Saved data entries:
=== Section Start ===
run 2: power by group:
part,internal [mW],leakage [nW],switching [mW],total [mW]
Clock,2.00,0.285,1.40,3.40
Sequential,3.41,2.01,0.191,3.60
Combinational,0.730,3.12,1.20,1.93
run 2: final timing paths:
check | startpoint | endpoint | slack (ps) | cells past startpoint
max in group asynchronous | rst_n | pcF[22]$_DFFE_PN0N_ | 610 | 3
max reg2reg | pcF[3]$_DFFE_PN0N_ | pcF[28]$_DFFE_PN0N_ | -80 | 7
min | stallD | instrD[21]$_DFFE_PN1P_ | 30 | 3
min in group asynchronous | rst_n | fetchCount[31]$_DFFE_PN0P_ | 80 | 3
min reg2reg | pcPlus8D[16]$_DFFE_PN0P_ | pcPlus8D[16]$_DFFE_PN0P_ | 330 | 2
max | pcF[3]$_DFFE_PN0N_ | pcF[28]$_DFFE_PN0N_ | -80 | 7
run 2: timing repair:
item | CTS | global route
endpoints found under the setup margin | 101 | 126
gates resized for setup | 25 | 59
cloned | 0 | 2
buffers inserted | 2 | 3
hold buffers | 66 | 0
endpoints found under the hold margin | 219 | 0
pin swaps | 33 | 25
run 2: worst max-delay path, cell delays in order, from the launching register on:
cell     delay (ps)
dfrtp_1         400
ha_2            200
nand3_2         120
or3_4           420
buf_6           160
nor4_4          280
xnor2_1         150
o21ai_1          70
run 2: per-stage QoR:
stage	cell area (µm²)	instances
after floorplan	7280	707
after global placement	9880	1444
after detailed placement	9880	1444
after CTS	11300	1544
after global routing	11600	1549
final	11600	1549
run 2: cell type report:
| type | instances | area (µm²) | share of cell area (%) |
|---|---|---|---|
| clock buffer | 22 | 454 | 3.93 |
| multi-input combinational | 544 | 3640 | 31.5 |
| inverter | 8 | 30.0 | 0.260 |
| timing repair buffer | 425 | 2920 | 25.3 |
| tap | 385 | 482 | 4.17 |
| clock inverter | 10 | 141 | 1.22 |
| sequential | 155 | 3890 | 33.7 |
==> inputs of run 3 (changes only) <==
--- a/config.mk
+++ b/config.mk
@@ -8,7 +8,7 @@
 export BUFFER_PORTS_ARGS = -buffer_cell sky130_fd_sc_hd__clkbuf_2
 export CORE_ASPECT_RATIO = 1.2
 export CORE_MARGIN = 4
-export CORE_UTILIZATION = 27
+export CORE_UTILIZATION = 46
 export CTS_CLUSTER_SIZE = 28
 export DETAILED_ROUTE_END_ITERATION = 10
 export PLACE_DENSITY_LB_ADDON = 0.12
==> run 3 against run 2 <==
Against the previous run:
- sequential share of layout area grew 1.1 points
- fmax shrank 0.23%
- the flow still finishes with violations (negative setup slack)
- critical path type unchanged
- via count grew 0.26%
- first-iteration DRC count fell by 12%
File: config.mk
export PLATFORM = sky130hd
export DESIGN_NAME = scope_capture_ctrl
export DESIGN_NICKNAME = d
export VERILOG_FILES = /design/src/rtl/scope_pkg.sv /design/src/rtl/capture_ram.sv /design/src/rtl/scope_capture_ctrl.sv
export SDC_FILE = /design/constraint.sdc
export NUM_CORES = 2
export LEC_CHECK = 0
export ABC_AREA = 1
export CAP_MARGIN = 10
export CORE_MARGIN = 1.5
export CORE_UTILIZATION = 47
export CTS_CLUSTER_SIZE = 16
export DETAILED_ROUTE_END_ITERATION = 10
export PLACE_DENSITY_LB_ADDON = 0.08
export SLEW_MARGIN = 20
export SYNTH_ARGS = -nofsm -noshare
export SYNTH_HDL_FRONTEND = slang
export SYNTH_HIERARCHICAL = 1
export SYNTH_SLANG_ARGS = --single-unit
File: constraint.sdc
create_clock -name iClk -period 3.6 [get_ports iClk]
set_clock_uncertainty 0.2 [all_clocks]
set_input_delay 0.54 -clock iClk [delete_from_list [all_inputs] [get_ports iClk]]
set_output_delay 0.54 -clock iClk [all_outputs]
set_load 0.01 [all_outputs]
File: src/rtl/scope_pkg.sv
// Shared constants for the scope capture path: FSM state encodings and trigger edge select.
package scope_pkg;

  localparam int unsigned STATE_W = 3;

  localparam logic [STATE_W-1:0] IDLE = 3'd0;
  localparam logic [STATE_W-1:0] PRE  = 3'd1;
  localparam logic [STATE_W-1:0] WAIT = 3'd2;
  localparam logic [STATE_W-1:0] POST = 3'd3;
  localparam logic [STATE_W-1:0] READ = 3'd4;

  typedef enum logic [STATE_W-1:0] {
    S_IDLE = IDLE,
    S_PRE  = PRE,
    S_WAIT = WAIT,
    S_POST = POST,
    S_READ = READ
  } state_e;

  localparam logic EDGE_RISE = 1'b0;
  localparam logic EDGE_FALL = 1'b1;

endpackage

File: src/rtl/capture_ram.sv
// Simple dual-port capture buffer: one write port, one registered read port with read enable.
module capture_ram #(
  parameter int unsigned pAddrBits = 9,
  parameter int unsigned pDataBits = 8
) (
  input  logic                 iClk,
  input  logic                 iWe,
  input  logic [pAddrBits-1:0] iWAddr,
  input  logic [pDataBits-1:0] iWData,
  input  logic                 iRe,
  input  logic [pAddrBits-1:0] iRAddr,
  output logic [pDataBits-1:0] oRData
);

  localparam int unsigned DEPTH = 2 ** pAddrBits;

  logic [pDataBits-1:0] mem_q [DEPTH];
  logic [pDataBits-1:0] rd_data_q;

  // Read data holds while iRe is low, which lets the reader stall without a skid copy.
  always_ff @(posedge iClk) begin
    if (iWe) mem_q[iWAddr] <= iWData;
    if (iRe) rd_data_q <= mem_q[iRAddr];
  end

  assign oRData = rd_data_q;

endmodule

File: src/rtl/scope_capture_ctrl.sv
// Trigger/capture controller: ring-buffer capture with pre-trigger depth, level/forced trigger,
// and single-frame readout over a valid/ready stream.
module scope_capture_ctrl
  import scope_pkg::*;
#(
  parameter int unsigned pAddrBits = 9,
  parameter int unsigned pDataBits = 8
) (
  input  logic                 iClk,
  input  logic                 iRst,
  input  logic                 iArm,
  input  logic                 iForce,
  input  logic                 iEdge,
  input  logic [pDataBits-1:0] iLevel,
  input  logic [pAddrBits-1:0] iPreCnt,
  input  logic [pDataBits-1:0] iData,
  input  logic                 iData_Valid,
  output logic [pDataBits-1:0] oData,
  output logic                 oData_Valid,
  input  logic                 iData_Ready,
  output logic [2:0]           oState,
  output logic                 oTriggered,
  output logic                 oBusy
);

  localparam int unsigned CNT_W = pAddrBits + 1;
  localparam logic [CNT_W-1:0]     FRAME_LEN = CNT_W'(2 ** pAddrBits);
  localparam logic [pAddrBits-1:0] ADDR_MAX  = '1;

  state_e               state_q, state_d;
  logic                 edge_q, edge_d;
  logic [pDataBits-1:0] level_q, level_d;
  logic [pDataBits-1:0] prev_q, prev_d;
  logic                 prev_vld_q, prev_vld_d;
  logic [pAddrBits-1:0] pre_q, pre_d;
  logic [pAddrBits-1:0] wr_ptr_q, wr_ptr_d;
  logic [pAddrBits-1:0] cnt_q, cnt_d;
  logic [pAddrBits-1:0] rd_addr_q, rd_addr_d;
  logic                 force_q, force_d;
  logic                 trig_q, trig_d;
  logic                 busy_q, busy_d;
  logic [CNT_W-1:0]     rd_cnt_q, rd_cnt_d;
  logic [CNT_W-1:0]     hs_cnt_q, hs_cnt_d;
  logic                 s1_vld_q, s1_vld_d;
  logic                 out_vld_q, out_vld_d;
  logic [pDataBits-1:0] out_data_q, out_data_d;

  logic                 we_c, re_c, level_hit_c, move_c, hs_c;
  logic [pDataBits-1:0] ram_rdata;

  capture_ram #(
    .pAddrBits (pAddrBits),
    .pDataBits (pDataBits)
  ) u_ram (
    .iClk   (iClk),
    .iWe    (we_c),
    .iWAddr (wr_ptr_q),
    .iWData (iData),
    .iRe    (re_c),
    .iRAddr (rd_addr_q),
    .oRData (ram_rdata)
  );

  // Level crossing against the previously written sample.
  always_comb begin
    if (edge_q == EDGE_FALL) level_hit_c = prev_vld_q && (prev_q >= level_q) && (iData < level_q);
    else                     level_hit_c = prev_vld_q && (prev_q < level_q) && (iData >= level_q);
  end

  // s1 is the RAM output stage; it moves into the output register whenever that is free.
  assign hs_c   = out_vld_q && iData_Ready;
  assign move_c = s1_vld_q && (!out_vld_q || iData_Ready);

  always_comb begin
    state_d    = state_q;
    edge_d     = edge_q;
    level_d    = level_q;
    prev_d     = prev_q;
    prev_vld_d = prev_vld_q;
    pre_d      = pre_q;
    wr_ptr_d   = wr_ptr_q;
    cnt_d      = cnt_q;
    rd_addr_d  = rd_addr_q;
    force_d    = force_q;
    trig_d     = trig_q;
    rd_cnt_d   = rd_cnt_q;
    hs_cnt_d   = hs_cnt_q;
    s1_vld_d   = s1_vld_q;
    out_vld_d  = out_vld_q;
    out_data_d = out_data_q;
    we_c       = 1'b0;
    re_c       = 1'b0;

    case (state_q)
      S_IDLE: begin
        if (iArm) begin
          edge_d     = iEdge;
          level_d    = iLevel;
          pre_d      = iPreCnt;  // pAddrBits wide, so already within 0..N-1
          wr_ptr_d   = '0;
          cnt_d      = '0;
          prev_vld_d = 1'b0;
          force_d    = 1'b0;
          rd_cnt_d   = '0;
          hs_cnt_d   = '0;
          state_d    = S_PRE;
        end
      end

      S_PRE: begin
        if (cnt_q == pre_q) begin
          state_d = S_WAIT;
        end else if (iData_Valid) begin
          we_c       = 1'b1;
          wr_ptr_d   = wr_ptr_q + pAddrBits'(1);
          cnt_d      = cnt_q + pAddrBits'(1);
          prev_d     = iData;
          prev_vld_d = 1'b1;
          if (cnt_d == pre_q) state_d = S_WAIT;
        end
      end

      S_WAIT: begin
        if (iData_Valid) begin
          we_c       = 1'b1;
          wr_ptr_d   = wr_ptr_q + pAddrBits'(1);
          prev_d     = iData;
          prev_vld_d = 1'b1;
          force_d    = 1'b0;
          if (force_q || iForce || level_hit_c) begin
            trig_d    = 1'b1;
            rd_addr_d = wr_ptr_q - pre_q;
            cnt_d     = ADDR_MAX - pre_q;
            state_d   = (cnt_d == '0) ? S_READ : S_POST;
          end
        end else if (iForce) begin
          force_d = 1'b1;
        end
      end

      S_POST: begin
        if (iData_Valid) begin
          we_c     = 1'b1;
          wr_ptr_d = wr_ptr_q + pAddrBits'(1);
          cnt_d    = cnt_q - pAddrBits'(1);
          if (cnt_q == pAddrBits'(1)) state_d = S_READ;
        end
      end

      S_READ: begin
        re_c = (rd_cnt_q != FRAME_LEN) && (!s1_vld_q || move_c);
        if (re_c) begin
          rd_addr_d = rd_addr_q + pAddrBits'(1);
          rd_cnt_d  = rd_cnt_q + CNT_W'(1);
        end
        if (move_c) out_data_d = ram_rdata;

        if (re_c)        s1_vld_d = 1'b1;
        else if (move_c) s1_vld_d = 1'b0;

        if (move_c)    out_vld_d = 1'b1;
        else if (hs_c) out_vld_d = 1'b0;

        if (hs_c) begin
          hs_cnt_d = hs_cnt_q + CNT_W'(1);
          if (hs_cnt_d == FRAME_LEN) begin
            trig_d  = 1'b0;
            state_d = S_IDLE;
          end
        end
      end

      default: state_d = S_IDLE;
    endcase

    busy_d = (state_d != S_IDLE);
  end

  always_ff @(posedge iClk) begin
    if (iRst) begin
      state_q    <= S_IDLE;
      edge_q     <= 1'b0;
      level_q    <= '0;
      prev_q     <= '0;
      prev_vld_q <= 1'b0;
      pre_q      <= '0;
      wr_ptr_q   <= '0;
      cnt_q      <= '0;
      rd_addr_q  <= '0;
      force_q    <= 1'b0;
      trig_q     <= 1'b0;
      busy_q     <= 1'b0;
      rd_cnt_q   <= '0;
      hs_cnt_q   <= '0;
      s1_vld_q   <= 1'b0;
      out_vld_q  <= 1'b0;
      out_data_q <= '0;
    end else begin
      state_q    <= state_d;
      edge_q     <= edge_d;
      level_q    <= level_d;
      prev_q     <= prev_d;
      prev_vld_q <= prev_vld_d;
      pre_q      <= pre_d;
      wr_ptr_q   <= wr_ptr_d;
      cnt_q      <= cnt_d;
      rd_addr_q  <= rd_addr_d;
      force_q    <= force_d;
      trig_q     <= trig_d;
      busy_q     <= busy_d;
      rd_cnt_q   <= rd_cnt_d;
      hs_cnt_q   <= hs_cnt_d;
      s1_vld_q   <= s1_vld_d;
      out_vld_q  <= out_vld_d;
      out_data_q <= out_data_d;
    end
  end

  assign oState      = state_q;
  assign oData       = out_data_q;
  assign oData_Valid = out_vld_q;
  assign oTriggered  = trig_q;
  assign oBusy       = busy_q;

endmodule

==> summary.txt <==
CTS
  – Longest Clk Path Bufs: 4
  – CTS tree: done
  – Clock root cell: clkbuf_16
  – Skew-Pair Late Insertion Delay: 990 ps
  – Sink Count: 4194
  – Num CTS Buffers: 433
  – Htree depth: 5
  – Post-CTS setup buffer count: 0
  – Clock slew at reported path FFs: 60 ps

Placement
  – Port Buffers: 45
  – DPL Wire Length: 329 mm
  – Placed cell count: 19.6k
  – GPL Wtd Cong: 0.919

Critical path
  – FF-to-FF setup slack: 70 ps
  – WP buf/inv: 7
  – Stages on worst setup path: 15
  – Worst Path Arrival: 4000 ps
  – Cell repeated most along the worst path: buf_4
  – Kind of end point of the critical path: flop
  – Critical R2R Launch: oState[1]$_SDFF_PP0_
  – Critical Path Slowest Stage Cell: nor2_1
  – Critical path, cell by cell: nor2_2 -> buf_4 -> o21ai_0 -> nor2_1 -> buf_4 -> nand2_4 -> nor2_4 -> buf_4 -> buf_4 -> nand2_1 -> nor2_1 -> inv_4 -> buf_12 -> nor2_1 -> buf_4
  – R2R cell count: 15
  – CP startpoint kind: flop
  – Cell family with most CP delay: simple AND/OR/NAND/NOR gates
  – Crit path capture: u_ram/mem_q[74][6]$_DFFE_PP_
  – Worst path max stage delay: 410 ps
  – R2r endpoint: u_ram/mem_q[74][6]$_DFFE_PP_
  – WP data required: 4070 ps
  – Crit path launch: oState[1]$_SDFF_PP0_
  – Crit path kind: reg -> reg
  – Crit-path max FO: 10

Synthesis
  – Asr flop ratio synth: 0%
  – Top_reg_cell synth: edfxtp_1
  – Syn_nets: 14.8k
  – Number of synthesized register bits: 4194
  – Ys Warns: 6
  – Post-synth EDFFs: 4104
  – Cells after synthesis: 14.8k
  – Synth Cell Area: 173000 µm²
  – Synth cell types: 50
  – Syn Area/Cell: 11.7 µm²
  – Register area share after synthesis: 72.5%

Min path
  – Hold Path Class: in -> reg
  – Hold Crit Start: iPreCnt[0]

Timing
  – Slew HR: 24.1%
  – Unrepaired setup endpoints after global routing: no
  – Final setup viols: 0
  – Final Max Slew Viols: 0
  – Period utilization: 98.1%
  – Final min period: 3530 ps
  – Fmax: 283 MHz
  – Hold Violations, Final: 0
  – Slew @ Worst Pin: 1140 ps

Pwr
  – Clock power frac: 37.6%
  – Total internal power: 86.2 mW
  – Leakage: 70.1 nW
  – Sw Share: 28.5%
  – Logic pwr share: 17.6%
  – Cell Pwr Density: 608 nW/µm²
  – Flop pwr share: 44.8%
  – Max VDD drop: 0.461 mV
  – NetSw: 34.4 mW

Cells and area
  – P&R area growth vs syn: 14.9%
  – Commonest non-fill, non-tap cell in the layout: nand2_1
  – Finished Layout Cells: 20.5k
  – Share of layout cells above drive strength 1: 11.0%
  – Core Util, Final: 54.2%
  – Most frequent cells in the layout: nand2_1, nand3_1, edfxtp_1
  – Nets: 15.3k

Routing
  – DRT Pass-1 Iters: 8
  – WL final: 530 mm
  – DRT iter0 DRCs: 14.2k
  – Vias: 117k
  – Residual DRC: 0
  – Vias per cell: 5.74
  – WL/cell: 25.9 µm
  – Routed Antenna Nets: 0

Floorplan
  – # IOs: 46
  – Core area: 366000 µm²
  – FP Rows: 222
  – Die Y: 609 µm
  – Die X: 609 µm
  – Die ar.: 371000 µm²
  – Starting Density: 47.2%

Outcome
  – Outcome: complete, no violations

Global routing
  – Initial antenna violation count: 27
  – Total GRT Usage: 28.1%
  – First-pass GRT wire length: 768 mm
  – Largest net degree at the start of global routing: 150
  – Vias in the first global route: 114k
  – Grt ovf: 0

Flow run
  – Maxcap violations: 0
-- worst min-delay path: cells and delay by family --
kind / cells / cell delay, ps
AOI/OAI and AO/OA: 2 / 220
buffers and inverters: 1 / 390
-- routing by layer --
layer	up-vias	global-route usage [%]	part of all wire (%)	wire, µm
met4	6	8.59	3.1	16500
met5	-	0	0.0066	35
met2	5152	44.7	46	245000
met1	58000	39.9	42	224000
met3	829	4.28	8.5	44900
li1	53400	-	-	-
-- final cells by class --
type,count,area (µm²)
clock inverters,272,2870
flip-flops and latches,4194,125000
well taps,4816,6030
inverters,154,642
fillers,30900,167000
repair buffers,1090,10700
diodes,5,12.5
multi-input cells,9400,41500
clock buffers,529,11400
-- repair_timing --
action	CTS	global route
endpoints found under the setup margin	257	280
endpoints found under the hold margin	290	0
gates resized for setup	1	4
gates cloned	0	0
hold buffers	17	0
-- kinds of logic after synthesis --
kind of cell,after synthesis,share of synthesized area [%]
simple gates,9179,23.1
flops,4194,72.5
buf+inv,1159,3.54
compound gates,168,0.533
fa+ha+maj,33,0.244
xor+xnor,20,0.106
-- synth_stat cells, types with 32 or more instances --
cell         n  area share, %
nand2_1   4354            9.5
nand3_1   4126             12
edfxtp_1  4104             71
nor2_1     620            1.3
buf_2      523            1.5
clkbuf_1   195           0.42
inv_1      137           0.30
buf_4      124           0.54
dfxtp_1     90            1.0
buf_1       82           0.18
buf_6       76           0.50
a21oi_1     75           0.22
o21ai_0     63           0.18
ha_1        32           0.23
-- worst min path at each step --
| stage | endpoint | slack [ps] | cells past startpoint |
|---|---|---|---|
| 2_1_floorplan | prev_q[1]$_SDFFE_PP0P_ | 230 | 2 |
| 6_report | pre_q[0]$_SDFFE_PP0P_ | 60 | 3 |
| 4_1_cts | pre_q[0]$_SDFFE_PP0P_ | 0.8 | 3 |
| 3_3_place_gp | prev_q[7]$_SDFFE_PP0P_ | 240 | 2 |
| 3_5_place_dp | prev_q[3]$_SDFFE_PP0P_ | 250 | 2 |
| 5_1_grt | level_q[1]$_SDFFE_PP0P_ | 80 | 3 |
-- per-stage QoR --
| stage | power, mW | area (µm²) | setup slack (ps) | hold WS (ps) | TNS (ps) |
|---|---|---|---|---|---|
| global route | 125 | 198000 | 18.1 | 80.1 | 0 |
| CTS | 121 | 198000 | 8.78 | 0.775 | 0 |
| detailed placement | 76.1 | 184000 | -541 | 247 | -831740 |
| finish | 121 | 198000 | 69.2 | 58.9 | 0 |
| global placement | 76.0 | 184000 | -609 | 240 | -954940 |
| floorplan | 67.6 | 173000 | 633 | 227 | 0 |
-- power groups by stage --
stage	Combinational (mW)	Sequential, mW	Clock, mW
floorplan	12.7	54.9	0
global placement	20.9	55.0	0
detailed placement	21.0	55.0	0
CTS	21.1	54.0	46.0
global route	22.9	54.0	47.8
finish	21.3	54.0	45.3
-- flip-flops by register name (all words and copies together) (netlist names) --
signal,count
edge_q,1
prev_q,8
pre_q,9
s1_vld_q,1
level_q,8
rd_addr_q,9
u_ram/oRData,8
oData,8
oState,3
wr_ptr_q,9
cnt_q,9
oTriggered,1
oBusy,1
force_q,1
rd_cnt_q,10
hs_cnt_q,10
oData_Valid,1
prev_vld_q,1
u_ram/mem_q,4096
No activity file was read; power rests on OpenSTA's default activity.
### src/rtl/mem_bus_arbiter.sv
// Two-requester (CPU/DMA) arbiter and wait-state sequencer for the shared data-memory bus.
// Optional macro ARB_ROUND_ROBIN_EN: alternate grants on contention instead of CPU-first.
module mem_bus_arbiter #(
  parameter int AW          = 32,
  parameter int DW          = 32,
  parameter int WAIT_STATES = 1
) (
  input  logic          clk,
  input  logic          reset,
  input  logic          cpu_req,
  input  logic          cpu_we,
  input  logic [AW-1:0] cpu_addr,
  input  logic [DW-1:0] cpu_wdata,
  output logic [DW-1:0] cpu_rdata,
  output logic          cpu_ack,
  output logic          cpu_stall,
  input  logic          dma_req,
  input  logic          dma_we,
  input  logic [AW-1:0] dma_addr,
  input  logic [DW-1:0] dma_wdata,
  output logic [DW-1:0] dma_rdata,
  output logic          dma_ack,
  output logic          mem_en,
  output logic          mem_we,
  output logic [AW-1:0] mem_addr,
  output logic [DW-1:0] mem_wdata,
  input  logic [DW-1:0] mem_rdata
);

  typedef enum logic {IDLE, BUSY} state_t;

  localparam logic [3:0] WS = 4'(WAIT_STATES);

  state_t        state_q, state_d;
  logic          owner_q, owner_d;
  logic [3:0]    cnt_q, cnt_d;
  logic          we_q, we_d;
  logic [AW-1:0] addr_q, addr_d;
  logic [DW-1:0] wdata_q, wdata_d;
  logic [DW-1:0] hold_cpu_q, hold_dma_q;
  logic          gnt_dma;
  logic          grant;
  logic          done;

`ifdef ARB_ROUND_ROBIN_EN
  logic last_q;

  // last_q = 1 means DMA held the bus last, so CPU wins the next tie
  assign gnt_dma = dma_req & (~cpu_req | ~last_q);

  always_ff @(posedge clk or negedge reset) begin
    if (!reset) begin
      last_q <= 1'b1;
    end else if (grant) begin
      last_q <= gnt_dma;
    end
  end
`else
  assign gnt_dma = dma_req & ~cpu_req;
`endif

  assign grant = (state_q == IDLE) & (cpu_req | dma_req);
  assign done  = (state_q == BUSY) & (cnt_q == 4'd0);

  always_comb begin
    state_d = state_q;
    owner_d = owner_q;
    cnt_d   = cnt_q;
    we_d    = we_q;
    addr_d  = addr_q;
    wdata_d = wdata_q;
    unique case (state_q)
      IDLE: begin
        if (grant) begin
          owner_d = gnt_dma;
          we_d    = gnt_dma ? dma_we    : cpu_we;
          addr_d  = gnt_dma ? dma_addr  : cpu_addr;
          wdata_d = gnt_dma ? dma_wdata : cpu_wdata;
          cnt_d   = WS;
          state_d = BUSY;
        end
      end
      BUSY: begin
        if (cnt_q != 4'd0) begin
          cnt_d = cnt_q - 4'd1;
        end else begin
          state_d = IDLE;
        end
      end
      default: state_d = IDLE;
    endcase
  end

  always_ff @(posedge clk or negedge reset) begin
    if (!reset) begin
      state_q <= IDLE;
      owner_q <= 1'b0;
      cnt_q   <= 4'd0;
      we_q    <= 1'b0;
      addr_q  <= '0;
      wdata_q <= '0;
    end else begin
      state_q <= state_d;
      owner_q <= owner_d;
      cnt_q   <= cnt_d;
      we_q    <= we_d;
      addr_q  <= addr_d;
      wdata_q <= wdata_d;
    end
  end

  // Read data is captured only on read acks; write acks leave the hold intact
  always_ff @(posedge clk or negedge reset) begin
    if (!reset) begin
      hold_cpu_q <= '0;
      hold_dma_q <= '0;
    end else begin
      if (cpu_ack && !we_q) hold_cpu_q <= mem_rdata;
      if (dma_ack && !we_q) hold_dma_q <= mem_rdata;
    end
  end

  assign cpu_ack   = done & ~owner_q;
  assign dma_ack   = done & owner_q;
  assign cpu_stall = cpu_req & ~cpu_ack;

  assign mem_en    = (state_q == BUSY);
  assign mem_we    = mem_en & we_q;
  assign mem_addr  = addr_q;
  assign mem_wdata = wdata_q;

  assign cpu_rdata = (cpu_ack && !we_q) ? mem_rdata : hold_cpu_q;
  assign dma_rdata = (dma_ack && !we_q) ? mem_rdata : hold_dma_q;

endmodule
=== Section End ===
Task directions:
Looking at the data above, return every line from the one with "3640 | 31.5 |" down to the one with "export BUFFER_PORTS_ARGS = -buffer_cell", exactly and inclusively.

Task result:
| multi-input combinational | 544 | 3640 | 31.5 |
| inverter | 8 | 30.0 | 0.260 |
| timing repair buffer | 425 | 2920 | 25.3 |
| tap | 385 | 482 | 4.17 |
| clock inverter | 10 | 141 | 1.22 |
| sequential | 155 | 3890 | 33.7 |
==> inputs of run 3 (changes only) <==
--- a/config.mk
+++ b/config.mk
@@ -8,7 +8,7 @@
 export BUFFER_PORTS_ARGS = -buffer_cell sky130_fd_sc_hd__clkbuf_2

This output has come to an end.